(What to work on):
Type out the data below in its entirety, exactly as given.

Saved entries
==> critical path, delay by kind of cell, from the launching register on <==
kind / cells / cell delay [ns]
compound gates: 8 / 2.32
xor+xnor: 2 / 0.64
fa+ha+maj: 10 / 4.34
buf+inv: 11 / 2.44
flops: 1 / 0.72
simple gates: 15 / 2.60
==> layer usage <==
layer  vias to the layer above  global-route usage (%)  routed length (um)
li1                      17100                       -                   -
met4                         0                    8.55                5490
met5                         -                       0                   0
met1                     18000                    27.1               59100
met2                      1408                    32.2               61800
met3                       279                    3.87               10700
$ cat src/rtl/call_stack_if.sv
// Bundled request/status signals of the 16-deep, 8-bit return-address stack.
// The master side drives requests; the slave side (the stack) drives status and top-of-stack.
interface call_stack_if;
    logic       Push;
    logic       Pop;
    logic       Clear;
    logic [7:0] Value;
    logic       Disable;
    logic [7:0] Output;
    logic [4:0] Count;
    logic       Empty;
    logic       Full;
    logic       Error;

    modport master (
        output Push, Pop, Clear, Value, Disable,
        input  Output, Count, Empty, Full, Error
    );

    modport slave (
        input  Push, Pop, Clear, Value, Disable,
        output Output, Count, Empty, Full, Error
    );
endinterface

$ cat src/rtl/call_stack.sv
// 16 x 8-bit hardware call stack with a sticky overflow/underflow flag.
// Status and top-of-stack are decoded combinationally from the registered pointer and storage.
module call_stack #(
    parameter int UUID = 0,
    parameter     NAME = ""
) (
    input logic        clk,
    input logic        rst,
    call_stack_if.slave bus
);

    localparam logic [4:0] DEPTH     = 5'd16;
    localparam logic [7:0] ID_BYTE   = 8'(UUID);
    localparam int         NAME_BITS = $bits(NAME);

    logic [7:0] mem_r [16];
    logic [4:0] sp_r;
    logic       error_r;

    logic [4:0] sp_nxt_s;
    logic       error_nxt_s;
    logic       wr_en_s;
    logic [3:0] wr_addr_s;
    logic [4:0] sp_m1_s;
    logic [3:0] top_idx_s;
    logic       empty_s;
    logic       full_s;
    logic [7:0] top_data_s;
    logic       unused_cfg_s;

    assign unused_cfg_s = ^{ID_BYTE, NAME_BITS[0]};

    // Status decode; a pointer at or beyond DEPTH is treated as full so it can never advance further.
    always_comb begin
        sp_m1_s   = sp_r - 5'd1;
        top_idx_s = sp_m1_s[3:0];
        empty_s   = (sp_r == 5'd0);
        full_s    = (sp_r >= DEPTH);
        if (empty_s) begin
            top_data_s = 8'h00;
        end else begin
            top_data_s = mem_r[top_idx_s];
        end
    end

    // Next-state selection: Clear dominates, then the Push/Pop combination.
    always_comb begin
        sp_nxt_s    = sp_r;
        error_nxt_s = error_r;
        wr_en_s     = 1'b0;
        wr_addr_s   = 4'd0;
        if (bus.Clear) begin
            sp_nxt_s    = 5'd0;
            error_nxt_s = 1'b0;
        end else begin
            case ({bus.Push, bus.Pop})
                2'b10: begin
                    if (full_s) begin
                        error_nxt_s = 1'b1;
                    end else begin
                        wr_en_s   = 1'b1;
                        wr_addr_s = sp_r[3:0];
                        sp_nxt_s  = sp_r + 5'd1;
                    end
                end
                2'b01: begin
                    if (empty_s) begin
                        error_nxt_s = 1'b1;
                    end else begin
                        sp_nxt_s = sp_m1_s;
                    end
                end
                2'b11: begin
                    // Replace-top leaves the pointer alone, so it is legal even when full.
                    if (empty_s) begin
                        error_nxt_s = 1'b1;
                    end else begin
                        wr_en_s   = 1'b1;
                        wr_addr_s = top_idx_s;
                    end
                end
                default: begin
                    sp_nxt_s    = sp_r;
                    error_nxt_s = error_r;
                end
            endcase
        end
    end

    // Pointer and sticky error flag.
    always_ff @(posedge clk or negedge rst) begin
        if (!rst) begin
            sp_r    <= 5'd0;
            error_r <= 1'b0;
        end else begin
            sp_r    <= sp_nxt_s;
            error_r <= error_nxt_s;
        end
    end

    // Entry storage; no reset needed because Empty gates the output, but writes are blocked while in reset.
    always_ff @(posedge clk) begin
        if (rst && wr_en_s) begin
            mem_r[wr_addr_s] <= bus.Value;
        end
    end

    // Output gating and status drive.
    always_comb begin
        if (bus.Disable) begin
            bus.Output = 8'h00;
        end else begin
            bus.Output = top_data_s;
        end
        bus.Count = sp_r;
        bus.Empty = empty_s;
        bus.Full  = full_s;
        bus.Error = error_r;
    end

endmodule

(Response to the exercise):
==> critical path, delay by kind of cell, from the launching register on <==
kind / cells / cell delay [ns]
compound gates: 8 / 2.32
xor+xnor: 2 / 0.64
fa+ha+maj: 10 / 4.34
buf+inv: 11 / 2.44
flops: 1 / 0.72
simple gates: 15 / 2.60
==> layer usage <==
layer  vias to the layer above  global-route usage (%)  routed length (um)
li1                      17100                       -                   -
met4                         0                    8.55                5490
met5                         -                       0                   0
met1                     18000                    27.1               59100
met2                      1408                    32.2               61800
met3                       279                    3.87               10700
$ cat src/rtl/call_stack_if.sv
// Bundled request/status signals of the 16-deep, 8-bit return-address stack.
// The master side drives requests; the slave side (the stack) drives status and top-of-stack.
interface call_stack_if;
    logic       Push;
    logic       Pop;
    logic       Clear;
    logic [7:0] Value;
    logic       Disable;
    logic [7:0] Output;
    logic [4:0] Count;
    logic       Empty;
    logic       Full;
    logic       Error;

    modport master (
        output Push, Pop, Clear, Value, Disable,
        input  Output, Count, Empty, Full, Error
    );

    modport slave (
        input  Push, Pop, Clear, Value, Disable,
        output Output, Count, Empty, Full, Error
    );
endinterface

$ cat src/rtl/call_stack.sv
// 16 x 8-bit hardware call stack with a sticky overflow/underflow flag.
// Status and top-of-stack are decoded combinationally from the registered pointer and storage.
module call_stack #(
    parameter int UUID = 0,
    parameter     NAME = ""
) (
    input logic        clk,
    input logic        rst,
    call_stack_if.slave bus
);

    localparam logic [4:0] DEPTH     = 5'd16;
    localparam logic [7:0] ID_BYTE   = 8'(UUID);
    localparam int         NAME_BITS = $bits(NAME);

    logic [7:0] mem_r [16];
    logic [4:0] sp_r;
    logic       error_r;

    logic [4:0] sp_nxt_s;
    logic       error_nxt_s;
    logic       wr_en_s;
    logic [3:0] wr_addr_s;
    logic [4:0] sp_m1_s;
    logic [3:0] top_idx_s;
    logic       empty_s;
    logic       full_s;
    logic [7:0] top_data_s;
    logic       unused_cfg_s;

    assign unused_cfg_s = ^{ID_BYTE, NAME_BITS[0]};

    // Status decode; a pointer at or beyond DEPTH is treated as full so it can never advance further.
    always_comb begin
        sp_m1_s   = sp_r - 5'd1;
        top_idx_s = sp_m1_s[3:0];
        empty_s   = (sp_r == 5'd0);
        full_s    = (sp_r >= DEPTH);
        if (empty_s) begin
            top_data_s = 8'h00;
        end else begin
            top_data_s = mem_r[top_idx_s];
        end
    end

    // Next-state selection: Clear dominates, then the Push/Pop combination.
    always_comb begin
        sp_nxt_s    = sp_r;
        error_nxt_s = error_r;
        wr_en_s     = 1'b0;
        wr_addr_s   = 4'd0;
        if (bus.Clear) begin
            sp_nxt_s    = 5'd0;
            error_nxt_s = 1'b0;
        end else begin
            case ({bus.Push, bus.Pop})
                2'b10: begin
                    if (full_s) begin
                        error_nxt_s = 1'b1;
                    end else begin
                        wr_en_s   = 1'b1;
                        wr_addr_s = sp_r[3:0];
                        sp_nxt_s  = sp_r + 5'd1;
                    end
                end
                2'b01: begin
                    if (empty_s) begin
                        error_nxt_s = 1'b1;
                    end else begin
                        sp_nxt_s = sp_m1_s;
                    end
                end
                2'b11: begin
                    // Replace-top leaves the pointer alone, so it is legal even when full.
                    if (empty_s) begin
                        error_nxt_s = 1'b1;
                    end else begin
                        wr_en_s   = 1'b1;
                        wr_addr_s = top_idx_s;
                    end
                end
                default: begin
                    sp_nxt_s    = sp_r;
                    error_nxt_s = error_r;
                end
            endcase
        end
    end

    // Pointer and sticky error flag.
    always_ff @(posedge clk or negedge rst) begin
        if (!rst) begin
            sp_r    <= 5'd0;
            error_r <= 1'b0;
        end else begin
            sp_r    <= sp_nxt_s;
            error_r <= error_nxt_s;
        end
    end

    // Entry storage; no reset needed because Empty gates the output, but writes are blocked while in reset.
    always_ff @(posedge clk) begin
        if (rst && wr_en_s) begin
            mem_r[wr_addr_s] <= bus.Value;
        end
    end

    // Output gating and status drive.
    always_comb begin
        if (bus.Disable) begin
            bus.Output = 8'h00;
        end else begin
            bus.Output = top_data_s;
        end
        bus.Count = sp_r;
        bus.Empty = empty_s;
        bus.Full  = full_s;
        bus.Error = error_r;
    end

endmodule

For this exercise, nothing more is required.